| What is being asked |
From the data underneath, reproduce exactly the stretch that begins at the line with "next_st.dout = st.idx;" and ends after the line with "Add/sub/neg operators: 2.".

*** Opening of Materials provided ***

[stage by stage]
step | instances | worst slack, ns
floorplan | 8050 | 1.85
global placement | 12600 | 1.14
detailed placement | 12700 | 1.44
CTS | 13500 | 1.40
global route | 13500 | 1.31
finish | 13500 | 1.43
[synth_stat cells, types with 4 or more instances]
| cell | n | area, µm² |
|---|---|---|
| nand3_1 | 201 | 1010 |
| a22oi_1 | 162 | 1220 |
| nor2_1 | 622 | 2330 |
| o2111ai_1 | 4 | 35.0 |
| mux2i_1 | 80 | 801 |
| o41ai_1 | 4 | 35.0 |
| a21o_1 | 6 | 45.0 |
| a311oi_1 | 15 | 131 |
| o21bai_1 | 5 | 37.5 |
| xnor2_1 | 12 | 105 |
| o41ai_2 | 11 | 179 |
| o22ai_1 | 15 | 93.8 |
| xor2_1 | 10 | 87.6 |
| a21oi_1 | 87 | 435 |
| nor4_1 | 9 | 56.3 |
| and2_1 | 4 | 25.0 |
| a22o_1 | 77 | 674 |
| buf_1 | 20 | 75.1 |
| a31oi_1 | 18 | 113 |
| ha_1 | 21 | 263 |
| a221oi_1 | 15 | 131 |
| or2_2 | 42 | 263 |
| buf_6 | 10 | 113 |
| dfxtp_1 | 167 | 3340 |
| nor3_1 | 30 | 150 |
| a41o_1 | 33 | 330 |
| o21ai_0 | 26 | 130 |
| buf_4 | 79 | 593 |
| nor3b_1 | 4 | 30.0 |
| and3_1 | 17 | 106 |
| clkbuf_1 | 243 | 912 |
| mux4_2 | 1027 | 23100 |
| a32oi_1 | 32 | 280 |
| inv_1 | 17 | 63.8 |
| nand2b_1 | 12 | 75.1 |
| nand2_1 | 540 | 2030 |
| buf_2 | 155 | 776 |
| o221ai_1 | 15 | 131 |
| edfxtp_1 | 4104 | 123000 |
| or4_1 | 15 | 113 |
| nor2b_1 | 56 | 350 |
### src/include/adcs_consts.svh
// Register offsets, field positions, reset values and conversion counts of the sequencer.
`ifndef ADCS_CONSTS_SVH
`define ADCS_CONSTS_SVH

// Register offsets on the plain register port.
`define ADCS_ADDR_W 12
`define ADCS_OFF_CTRL1 12'hFDE
`define ADCS_OFF_CTRL2 12'hFDF
`define ADCS_OFF_RES_LOW 12'hFE0
`define ADCS_OFF_RES_UP 12'hFE1

// Field positions of conv_control_first.
`define ADCS_C1_START 7
`define ADCS_C1_MODE_HI 6
`define ADCS_C1_MODE_LO 5
`define ADCS_C1_INDIS 4
`define ADCS_C1_CHAN_HI 3
`define ADCS_C1_CHAN_LO 0

// Field positions of conv_control_second.
`define ADCS_C2_REFON 5
`define ADCS_C2_FIX1 4
`define ADCS_C2_TIME_HI 3
`define ADCS_C2_TIME_LO 1
`define ADCS_C2_FIX0 0

// Reset values of the two control registers.
`define ADCS_C1_RST 8'h00
`define ADCS_C2_RST 8'h00

// Conversion mode field codes.
`define ADCS_MODE_OFF 2'h0
`define ADCS_MODE_SW 2'h1
`define ADCS_MODE_RPT 2'h3

// Conversion lengths in clock cycles per time field code.
`define ADCS_CNT_W 11
`define ADCS_CYC_000 11'd39
`define ADCS_CYC_010 11'd78
`define ADCS_CYC_011 11'd156
`define ADCS_CYC_100 11'd312
`define ADCS_CYC_101 11'd624
`define ADCS_CYC_110 11'd1248

`endif

### src/include/adcs_pkg.sv
// Types shared by the conversion sequencer and its timer.
package adcs_pkg;

  // Sequencer states.
  typedef enum logic {
    ADCS_IDLE,
    ADCS_CONV
  } adcs_state_e;

  // Complete state of the sequencer.
  typedef struct packed {
    adcs_state_e state;
    logic start;
    logic [1:0] mode;
    logic in_dis;
    logic [3:0] chan;
    logic refon;
    logic fix1;
    logic [2:0] ctime;
    logic fix0;
    logic busy;
    logic done;
    logic [9:0] result;
    logic [7:0] rdata;
    logic irq;
    logic smp;
  } adcs_seq_s;

  // Complete state of the conversion timer.
  typedef struct packed {
    logic run;
    logic [10:0] cnt;
    logic [10:0] lim;
  } adcs_tmr_s;

endpackage
[config.mk]
export PLATFORM = sky130hd
export DESIGN_NAME = icad_decoder
export DESIGN_NICKNAME = d
export VERILOG_FILES = /design/src/icad_pkg.sv /design/src/icad_sync.sv /design/src/icad_decoder.sv
export SDC_FILE = /design/constraint.sdc
export NUM_CORES = 1
export LEC_CHECK = 0
export BUFFER_PORTS_ARGS = -buffer_cell sky130_fd_sc_hd__clkbuf_2
export CORE_ASPECT_RATIO = 0.8
export CORE_MARGIN = 5
export CORE_UTILIZATION = 45
export CTS_CLUSTER_DIAMETER = 40
export DETAILED_ROUTE_END_ITERATION = 10
export SLEW_MARGIN = 30
export SYNTH_ARGS = -nofsm -noshare
export SYNTH_HDL_FRONTEND = slang
export SYNTH_SLANG_ARGS = --single-unit
[constraint.sdc]
create_clock -name sys_clk_i -period 3.9 [get_ports sys_clk_i]
set_input_delay 0.78 -clock sys_clk_i [delete_from_list [all_inputs] [get_ports sys_clk_i]]
set_output_delay 0.78 -clock sys_clk_i [all_outputs]
set_load 0.02 [all_outputs]
[src/icad_pkg.sv]
// Functional notes
// [RULE1] Config registers reached only via index/data ports.
// [RULE2] Port pair base from strap, software relocatable.
// [RULE3] Two base straps choose one of four bases.
// [RULE4] Config strap picks one of four defaults.
// [RULE5] Decode address; DMA acknowledge overrides address lines.
// [RULE6] Address enable high blocks all address selection.
// [RULE7] Narrow or wide decode; selects need wide.
// [RULE8] Two programmable selects: chip, latch, output enable.
// [RULE9] Function bases fully programmable over sixteen bits.
// [RULE10] Software writes index, then accesses data port.
`default_nettype none

package icad_pkg;

  ////////////////////////////////////////////////////////////////////////////
  // Sizes of the configuration space.
  localparam int NREG     = 32;
  localparam int IDX_W    = 5;
  localparam int NFUNC    = 4;
  localparam int NPS      = 2;
  localparam int PS_STEP  = 4;
  localparam int FB_STEP  = 2;

  // Configuration register indices.
  localparam logic [7:0] REG_CTRL    = 8'h00;
  localparam logic [7:0] REG_CFGB_LO = 8'h01;
  localparam logic [7:0] REG_CFGB_HI = 8'h02;
  localparam logic [7:0] REG_STRAP   = 8'h03;
  localparam logic [7:0] REG_FB      = 8'h04;
  localparam logic [7:0] REG_PS      = 8'h10;

  // Field positions.
  localparam int CTRL_MODE_LSB = 0;
  localparam int CTRL_FEN_LSB  = 4;
  localparam int PS_KIND_LSB   = 0;
  localparam int PS_EN_BIT     = 2;
  localparam int STRAP_BS_LSB  = 0;
  localparam int STRAP_CFG_LSB = 2;

  // Decode widths and their compare masks.
  localparam logic [1:0]  MODE_NARROW = 2'h0;
  localparam logic [1:0]  MODE_WIDE   = 2'h1;
  localparam logic [1:0]  MODE_FULL   = 2'h2;
  localparam logic [15:0] MASK_NARROW = 16'h003F;
  localparam logic [15:0] MASK_WIDE   = 16'h03FF;
  localparam logic [15:0] MASK_FULL   = 16'hFFFF;

  // Programmable select kinds.
  localparam logic [1:0] KIND_CS = 2'h0;
  localparam logic [1:0] KIND_LE = 2'h1;
  localparam logic [1:0] KIND_OE = 2'h2;

  // Strap tables, entry 0 rightmost, so a strap value indexes them directly.
  localparam logic [3:0][15:0] CFG_BASE_TAB  = {16'h0130, 16'h0120, 16'h0110, 16'h0100};
  localparam logic [3:0][7:0]  DFLT_CTRL_TAB = {8'hF2, 8'h01, 8'h31, 8'hF1};

  // Cycles waited after reset so that the strap synchronisers have settled.
  localparam logic [2:0] SETTLE_CYC = 3'h4;

  // Bit positions in the synchronised pin vector.
  localparam int SYNC_W  = 8;
  localparam int SB_CFG  = 0;
  localparam int SB_BS0  = 2;
  localparam int SB_BS1  = 3;
  localparam int SB_IOW  = 4;
  localparam int SB_IOR  = 5;
  localparam int SB_DACK = 6;
  localparam int SB_AEN  = 7;
  localparam logic [SYNC_W-1:0] SYNC_RST = 8'hF0;

  ////////////////////////////////////////////////////////////////////////////
  // Complete state of the decoder.
  typedef struct packed {
    logic [NREG-1:0][7:0] regs;
    logic [7:0]           idx;
    logic [2:0]           settle;
    logic                 straps_ok;
    logic                 rd_q;
    logic                 wr_q;
    logic [7:0]           dout;
    logic                 doe;
    logic [NFUNC-1:0]     fsel;
    logic                 dma_sel;
    logic [NPS-1:0]       psel;
  } icad_state_t;

  typedef struct packed {
    logic [SYNC_W-1:0] s1;
    logic [SYNC_W-1:0] s2;
    logic [SYNC_W-1:0] s3;
    logic [SYNC_W-1:0] q;
  } icad_sync_state_t;

endpackage : icad_pkg

`default_nettype wire

[src/icad_sync.sv]
`timescale 1ns/100ps
`default_nettype none

module icad_sync (
  // Clock and reset.
  input  wire logic                          sys_clk_i,
  input  wire logic                          nrst_i,
  // Pins and their settled copies.
  input  wire logic [icad_pkg::SYNC_W-1:0]   pin_i,
  output logic      [icad_pkg::SYNC_W-1:0]   level_o
);

  icad_pkg::icad_sync_state_t st;
  icad_pkg::icad_sync_state_t next_st;

  ////////////////////////////////////////////////////////////////////////////
  // Three stages; a bit only moves once the last two stages agree, so a
  // metastable first stage never reaches the decoder.
  always_comb begin
    next_st    = st;
    next_st.s1 = pin_i;
    next_st.s2 = st.s1;
    next_st.s3 = st.s2;
    for (int i = 0; i < icad_pkg::SYNC_W; i++) begin
      if (st.s2[i] == st.s3[i]) begin
        next_st.q[i] = st.s3[i];
      end
    end
  end

  // Register the copy.
  always_ff @(posedge sys_clk_i or negedge nrst_i) begin
    if (!nrst_i) begin
      st <= '{s1: icad_pkg::SYNC_RST, s2: icad_pkg::SYNC_RST, s3: icad_pkg::SYNC_RST, q: icad_pkg::SYNC_RST};
    end else begin
      st <= next_st;
    end
  end

  assign level_o = st.q;

endmodule : icad_sync

`default_nettype wire

[src/icad_decoder.sv]
`timescale 1ns/100ps
`default_nettype none

module icad_decoder (
  // Clock and reset.
  input  wire logic                        sys_clk_i,
  input  wire logic                        nrst_i,
  // Host bus.
  input  wire logic [15:0]                 addr_i,
  input  wire logic                        aen_i,
  input  wire logic                        ior_n_i,
  input  wire logic                        iow_n_i,
  input  wire logic                        dack_n_i,
  input  wire logic [7:0]                  data_i,
  output logic      [7:0]                  data_o,
  output logic                             data_oe_o,
  // Board straps.
  input  wire logic                        base_select_strap0_i,
  input  wire logic                        base_select_strap1_i,
  input  wire logic [1:0]                  default_config_strap_i,
  // Selects towards the function blocks and the board.
  output logic      [icad_pkg::NFUNC-1:0]  func_sel_o,
  output logic                             dma_sel_o,
  output logic                             prog_select_out0_n_o,
  output logic                             prog_select_out1_n_o
);

  icad_pkg::icad_state_t       st;
  icad_pkg::icad_state_t       next_st;
  logic [icad_pkg::SYNC_W-1:0] lvl;
  logic                        rd_act;
  logic                        wr_act;
  logic                        dma;
  logic                        host_ok;
  logic                        rd_ev;
  logic                        wr_ev;
  logic [1:0]                  mode;
  logic [15:0]                 mask;
  logic [15:0]                 cfg_base;
  logic                        idx_hit;
  logic                        dat_hit;
  logic                        idx_ok;

  ////////////////////////////////////////////////////////////////////////////
  // All pins that are not held stable by a strobe are synchronised.
  icad_sync u_icad_sync (
    .sys_clk_i (sys_clk_i),
    .nrst_i    (nrst_i),
    .pin_i     ({aen_i, dack_n_i, ior_n_i, iow_n_i, base_select_strap1_i,
                 base_select_strap0_i, default_config_strap_i}),
    .level_o   (lvl)
  );

  // Compares only the bits that the current decode width covers.
  function automatic logic icad_match(input logic [15:0] a, input logic [15:0] b, input logic [15:0] m);
    return ((a ^ b) & m) == 16'h0000;
  endfunction : icad_match

  ////////////////////////////////////////////////////////////////////////////
  // Decode terms. Address and data are sampled at the strobe event; the bus
  // holds them for the whole strobe, which is far longer than the sync delay.
  assign rd_act   = ~lvl[icad_pkg::SB_IOR] & st.straps_ok;
  assign wr_act   = ~lvl[icad_pkg::SB_IOW] & st.straps_ok;
  assign rd_ev    = rd_act & ~st.rd_q;
  assign wr_ev    = wr_act & ~st.wr_q;
  assign dma      = ~lvl[icad_pkg::SB_DACK];                        // RULE5
  assign host_ok  = ~lvl[icad_pkg::SB_AEN] & ~dma;                  // RULE6
  assign mode     = st.regs[icad_pkg::REG_CTRL][icad_pkg::CTRL_MODE_LSB +: 2];
  assign mask     = (mode == icad_pkg::MODE_NARROW) ? icad_pkg::MASK_NARROW :
                    (mode == icad_pkg::MODE_WIDE)   ? icad_pkg::MASK_WIDE : icad_pkg::MASK_FULL; // RULE7
  assign cfg_base = {st.regs[icad_pkg::REG_CFGB_HI], st.regs[icad_pkg::REG_CFGB_LO]};           // RULE2
  assign idx_hit  = host_ok & icad_match(addr_i, cfg_base, mask);                                // RULE1
  assign dat_hit  = host_ok & icad_match(addr_i, cfg_base + 16'h0001, mask);                     // RULE1
  assign idx_ok   = int'(st.idx) < icad_pkg::NREG;

  ////////////////////////////////////////////////////////////////////////////
  // Next-state logic.
  always_comb begin
    logic [15:0] base;
    logic [7:0]  psmode;
    int          r;
    base    = 16'h0000;
    psmode  = 8'h00;
    r       = 0;
    next_st = st;
    next_st.rd_q = rd_act;
    next_st.wr_q = wr_act;

    // Straps are taken once the synchronisers have settled after reset.
    if (!st.straps_ok) begin
      next_st.settle = st.settle + 3'h1;
      if (st.settle == icad_pkg::SETTLE_CYC) begin
        next_st.straps_ok = 1'b1;
        next_st.regs[icad_pkg::REG_STRAP] = {4'h0, lvl[icad_pkg::SB_CFG +: 2],
                                             lvl[icad_pkg::SB_BS1], lvl[icad_pkg::SB_BS0]};
        {next_st.regs[icad_pkg::REG_CFGB_HI], next_st.regs[icad_pkg::REG_CFGB_LO]} =
          icad_pkg::CFG_BASE_TAB[{lvl[icad_pkg::SB_BS1], lvl[icad_pkg::SB_BS0]}];              // RULE3
        next_st.regs[icad_pkg::REG_CTRL] = icad_pkg::DFLT_CTRL_TAB[lvl[icad_pkg::SB_CFG +: 2]]; // RULE4
      end
    end

    // Selects stand for the length of the strobe.
    if (!rd_act && !wr_act) begin
      next_st.doe     = 1'b0;
      next_st.fsel    = '0;
      next_st.psel    = '0;
      next_st.dma_sel = 1'b0;
    end

    if (rd_ev || wr_ev) begin
      next_st.dma_sel = dma;                                         // RULE5
      for (int f = 0; f < icad_pkg::NFUNC; f++) begin
        r    = int'(icad_pkg::REG_FB) + f * icad_pkg::FB_STEP;
        base = {st.regs[r + 1], st.regs[r]};
        next_st.fsel[f] = host_ok & st.regs[icad_pkg::REG_CTRL][icad_pkg::CTRL_FEN_LSB + f]
                          & icad_match(addr_i, base, mask);          // RULE9
      end
      for (int n = 0; n < icad_pkg::NPS; n++) begin
        r      = int'(icad_pkg::REG_PS) + n * icad_pkg::PS_STEP;
        base   = {st.regs[r + 1], st.regs[r]};
        psmode = st.regs[r + 2];
        next_st.psel[n] = host_ok & (mode != icad_pkg::MODE_NARROW) & psmode[icad_pkg::PS_EN_BIT]
                          & icad_match(addr_i, base, mask)
                          & ((psmode[icad_pkg::PS_KIND_LSB +: 2] == icad_pkg::KIND_CS) |
                             ((psmode[icad_pkg::PS_KIND_LSB +: 2] == icad_pkg::KIND_LE) & wr_ev) |
                             ((psmode[icad_pkg::PS_KIND_LSB +: 2] == icad_pkg::KIND_OE) & rd_ev)); // RULE8
      end
    end

    // Index and data ports; a data access uses the latest index.
    if (rd_ev) begin
      if (idx_hit) begin
        next_st.dout = st.idx;
        next_st.doe  = 1'b1;
      end else if (dat_hit) begin
        next_st.dout = idx_ok ? st.regs[st.idx[icad_pkg::IDX_W-1:0]] : 8'h00;  // RULE10
        next_st.doe  = 1'b1;
      end
    end
    if (wr_ev) begin
      if (idx_hit) begin
        next_st.idx = data_i;                                        // RULE1
      end else if (dat_hit && idx_ok && st.idx != icad_pkg::REG_STRAP) begin
        next_st.regs[st.idx[icad_pkg::IDX_W-1:0]] = data_i;          // RULE2
      end
    end
  end

  // Register the copy.
  always_ff @(posedge sys_clk_i or negedge nrst_i) begin
    if (!nrst_i) begin
      st <= '0;
    end else begin
      st <= next_st;
    end
  end

  ////////////////////////////////////////////////////////////////////////////
  // Outputs, all from flip-flops.
  assign data_o               = st.dout;
  assign data_oe_o            = st.doe;
  assign func_sel_o           = st.fsel;
  assign dma_sel_o            = st.dma_sel;
  assign prog_select_out0_n_o = ~st.psel[0];
  assign prog_select_out1_n_o = ~st.psel[1];
endmodule : icad_decoder

`default_nettype wire

Yosys cells after proc, flatten, opt, wreduce, memory -nomap -nowiden. Cells that the tools add are included.

Add/sub/neg operators: 2. Magnitude comparators: 5. Equal/unequal tests: 15. Muxes and demuxes: 25. Bitwise operators: 55. Reduce and logical (&&, ||, !) cells: 24.

Operator list (count): bitwise mux 256 bit (1); bitwise AND 16 bit (8); logical NOT 16 bit (8); 2-to-1 mux 32 bit (4); XOR 16 bit (8); 2-to-1 mux 16 bit (3); 2-to-1 mux 8 bit (6); binary-select mux 8 bit (select 5 bit) (1); demux 8 bit (select 5 bit) (1); 2-to-1 mux 40 bit (1); binary-select mux 16 bit (select 2 bit) (1); bitwise AND 1 bit (26); 2-to-1 mux 9 bit (2); adder 16 x 1 -> 16 bit, second input constant (1); binary-select mux 8 bit (select 2 bit) (1); inverter 1 bit (9); == test 1 bit (8); < comparator 8 x 6 -> 1 bit, second input constant (1); != test 8 x 2 -> 1 bit, second input constant (1); 2-to-1 mux 7 bit (1); == test 2 x 1 -> 1 bit, second input constant (3); logical NOT 2 bit (3); < comparator 2 x 3 -> 1 bit, second input constant (2); < comparator 5 x 6 -> 1 bit, second input constant (1); 12 further kinds (25).

Bits in registers: 318. Input port bits: 34. Output and inout bits: 16. Logic and storage cells: 179.

Depth between registers and ports, before layout. Gate-level depths: netlist of run 1.

Depth after elaboration: 11. Mapped depth: 11.

Modules after synthesis. A second synthesis of run 1 with hierarchy kept.

Cell total of the unflattened synthesis: 1296. Area, all modules: 16732.3 um^2.

By module, submodules not included: icad_decoder (instances 1, cells each 1248, area an instance 15761.4 um^2, seq. area each 7156.9 um^2); icad_sync (instances 1, cells each 48, area an instance 970.9 um^2, seq. area each 820.8 um^2).

Worst setup path after synthesis of run 1. No wires, ideal clock.

Path kind: input -> register. Start: in addr_i[1]. End: reg st[36] in the netlist's numbering. Library setup time: 128 ps. Arrival: 3350 ps. Data required time: 3772 ps. Setup slack: 422 ps. Cell stages on the path: 8. Cells stage by stage: clkbuf_1 -> xnor2_1 -> o2111ai_1 -> a2111o_1 -> buf_6 -> nor4_4 -> nand3_4 -> mux2_1.

RTL lines: start: declaration (RTL line icad_decoder.sv:9) `input wire logic [15:0] addr_i,`; end signal: assignment (RTL line icad_decoder.sv:154) `st <= next_st;`; end: declaration (RTL line icad_decoder.sv:28) `icad_pkg::icad_state_t st;`.

Worst setup path after layout of run 1.
Start: reg st (netlist bit cfg_base[1]). End: reg st[89] in the netlist's numbering.

Cells in the longest elaborated chain, start to end: 8.

Ends and longest elaborated chain: adder 16 x 1 -> 16 bit (RTL line icad_decoder.sv:73) `assign dat_hit = host_ok & icad_match(addr_i, cfg_base + 16'h0001, mask);`; XOR 16 bit (RTL line icad_decoder.sv:56) `return ((a ^ b) & m) == 16'h0000;`; bitwise AND 16 bit (RTL line icad_decoder.sv:56); logical NOT 16 bit (RTL line icad_decoder.sv:56); bitwise AND 1 bit (RTL line icad_decoder.sv:73); logical AND 1 bit (2 in series) (RTL line icad_decoder.sv:143) `end else if (dat_hit && idx_ok && st.idx != icad_pkg::REG_STRAP) begin`; AND reduction 3 bit (no source line) *.

Mark *: on every way between the ends. The rest lies on a longest branch, timed or not. A chain may end at the register's enable or synchronous reset.

==> summary.md, run 1 <==
| Metric | Value |
|---|---|
| Status | `completed` |
| Slew headroom | `34.9%` |
| Number of buffers created by CTS | `40` |
| Number of global-route vias before repair | `between 10000 and 15000` |
| Max-slew violations | `0` |
| Top FF cell, synth | `dfrtp_1` |
| Hold Path Class | `input port to asynchronous set/reset pin` |
| Starting Density | `45.8%` |
| Die Y | `approximately 180 um` |
| Met3 Use GR | `7.35%` |
| Share of the synthesized area in the top cell type | `45.8%` |
| WP data arrival | `4060 ps` |
| CP Max Fanout | `8` |
| RSZ-0062 raised after global routing | `no` |
| Area Overhead vs Synth | `13.4%` |
| Leak | `8.31 nW` |
| Simple-gate share of the synthesized area | `9.21%` |
| R2R Setup Slk | `250 ps` |
| Slowest CP cell | `o41ai_4` |
| Area leader, netlist | `dfrtp_1` |
| Share of cells above drive strength 1 | `38.3%` |
| CP top delay family | `simple AND/OR/NAND/NOR gates` |
| Hold Fails Final Rpt | `0` |
| Final Cycle Share | `between 90 and 100%` |
| Fillcell total | `3115` |
| Crit path required time | `4310 ps` |
| Startpoint Class | `register` |
| Highest Clock Rate | `approximately 270 MHz` |
| Largest family of logic cells by synthesized area | `multiplexers` |
| Antenna diodes | `0` |
| Synth top cells by count | `302 x dfrtp_1, 223 x mux2_2, 85 x xnor2_1` |
| DRC | `0` |
| Setup TNS | `0 ps` |
| RR Endpoint | `st[89]$_DFFE_PN0P_` |
| FF-to-FF Start | `cfg_base[1]$_DFF_PN0_` |
| CTS tree | `done` |
| Post-synthesis register bit count | `318` |
| Input/output buffers | `49` |
| Met2 GRT Util | `32.5%` |
| Final Util | `51.9%` |
| # hold bufs at CTS | `0` |
| Post-synth cell types | `66` |
| Total GRT Usage | `between 20% and 30%` |
| Post-layout min period | `3650 ps` |
| Maximum vdd drop | `0.000355 V` |
| Setup Fix Bufs, Post-CTS | `0` |
| Seq/Total Area, Yosys | `approximately half` |
| Delay of the slowest critical-path stage | `720 ps` |
| Adder-Cell Fraction of Synth Area | `less than 1%` |
| Skew-Pair Late Insertion Delay | `540 ps` |
| Vias per cell | `5.88` |
| Max Root-Sink Buffers | `3` |
| H-tree levels | `2` |
| Mapped Cells | `1245` |
| Clock transition at path regs | `approximately 60 ps` |
| # resized after CTS | `0` |
| Endpoint type of the worst setup path | `register` |
| EDFF count, synth | `0` |
| GP Congestion | `0.891` |
| Final setup vio count | `0` |
| Xor/xnor share of the synthesized area | `between 6 and 7%` |
| DRT antenna net count | `0` |
| Top cells by area, synth | `dfrtp_1 46%, mux2_2 15%, mux4_2 7.5%` |
| Vias | `~11000` |
| Worst reg-to-reg path cell count | `9` |
| Post-synth ARST share | `100%` |
| Die Width | `224 um` |
| Crit-path cells | `ha_1 -> nand2_1 -> or4_1 -> o21ai_1 -> o41ai_1 -> o41ai_4 -> buf_4 -> nand3_2 -> mux2_2` |
| Net Count, Synth | `around 1300` |
| Warnings from Yosys | `0` |
| First-pass GRT wire length | `a little over 70000 um` |
| GR Overflow Total | `0` |
| Root Buffer | `clkbuf_16` |
| Synth Area in Compound Gates | `4.93%` |
| I/O pin cnt | `50` |
| DP Wirelength | `32300 um` |
| Power density cells | `415 mW/mm^2` |
| Multiplexer share of the synthesized area | `a little over a quarter` |
| Synth Cell Area | `0.0165 sq mm` |
| Pin count of the biggest net entering global routing | `~90` |
| Met1 Resource Use GR | `34.9%` |
| Layer with the highest usage | `met1` |
| Post-Syn Area per Cell | `between 10 and 15 sq um` |
| Core ar. | `0.0361 sq mm` |
| Setup Crit Path Kind | `register to register` |
| Row cnt | `between 60 and 70` |
| Cell with the most instances after synthesis | `dfrtp_1` |
| Clock skew | `17.5 ps` |
| Drt initial violations | `952` |
| Buffers & Inverters on Critical Path | `1` |
| DRT Pass-1 Iters | `5` |
| CTS Sinks | `318` |
| Die ar. | `0.0406 sq mm` |
| DRT Wirelength | `approximately 47000 um` |
| Number of max-cap violations | `0` |
| Slew @ Worst Pin | `969 ps` |
| Avg WL per Cell | `26.1 um` |
| Fin nets | `1324` |
| Antenna violations before repair | `2` |
state kept, by name, summed over array words and instances, names as in the netlist:
name,flops
u_icad_sync.next_st,16
u_icad_sync.level_o,8
cfg_base,16
data_oe_o,1
u_icad_sync.st,8
func_sel_o,4
data_o,8
mode,2
dma_sel_o,1
st,254
cells by family (layout without fill, tap and decap cells):
| kind of cell | Yosys count | count (layout) |
|---|---|---|
| and+or+nand+nor | 223 | 223 |
| xor gates and xnor gates | 123 | 123 |
| DFF | 318 | 318 |
| AOI/OAI and AO/OA | 108 | 108 |
| adders and majority gates | 14 | 14 |
| muxes | 342 | 342 |
| buffers and inverters | 117 | 188 |
cell usage in the layout, fill, tap and decap left out, drive strengths merged, types with 4 or more instances in the layout:
cell type  instances
mux4              55
clkbuf            96
nand4             20
o22a               7
a22o               4
nand3             44
xor2              37
nor2              26
o41ai              5
nand2b             7
o22ai              4
a221oi             7
xnor2             86
nor4              17
a21oi              6
inv               26
buf               46
o31ai              6
a41oi              6
dfrtp            302
nand2             68
nor3               9
or3                4
mux2i             54
a31oi              9
and2              12
bufinv             7
ha                 6
mux2             233
a211oi             4
o21ai             26
clkinv            11
maj3               8
o221ai             7
nand3b             4
dfstp             16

*** Close of Materials provided ***

| Solved exercise |
        next_st.dout = st.idx;
        next_st.doe  = 1'b1;
      end else if (dat_hit) begin
        next_st.dout = idx_ok ? st.regs[st.idx[icad_pkg::IDX_W-1:0]] : 8'h00;  // RULE10
        next_st.doe  = 1'b1;
      end
    end
    if (wr_ev) begin
      if (idx_hit) begin
        next_st.idx = data_i;                                        // RULE1
      end else if (dat_hit && idx_ok && st.idx != icad_pkg::REG_STRAP) begin
        next_st.regs[st.idx[icad_pkg::IDX_W-1:0]] = data_i;          // RULE2
      end
    end
  end

  // Register the copy.
  always_ff @(posedge sys_clk_i or negedge nrst_i) begin
    if (!nrst_i) begin
      st <= '0;
    end else begin
      st <= next_st;
    end
  end

  ////////////////////////////////////////////////////////////////////////////
  // Outputs, all from flip-flops.
  assign data_o               = st.dout;
  assign data_oe_o            = st.doe;
  assign func_sel_o           = st.fsel;
  assign dma_sel_o            = st.dma_sel;
  assign prog_select_out0_n_o = ~st.psel[0];
  assign prog_select_out1_n_o = ~st.psel[1];
endmodule : icad_decoder

`default_nettype wire

Yosys cells after proc, flatten, opt, wreduce, memory -nomap -nowiden. Cells that the tools add are included.

Add/sub/neg operators: 2. Magnitude comparators: 5. Equal/unequal tests: 15. Muxes and demuxes: 25. Bitwise operators: 55. Reduce and logical (&&, ||, !) cells: 24.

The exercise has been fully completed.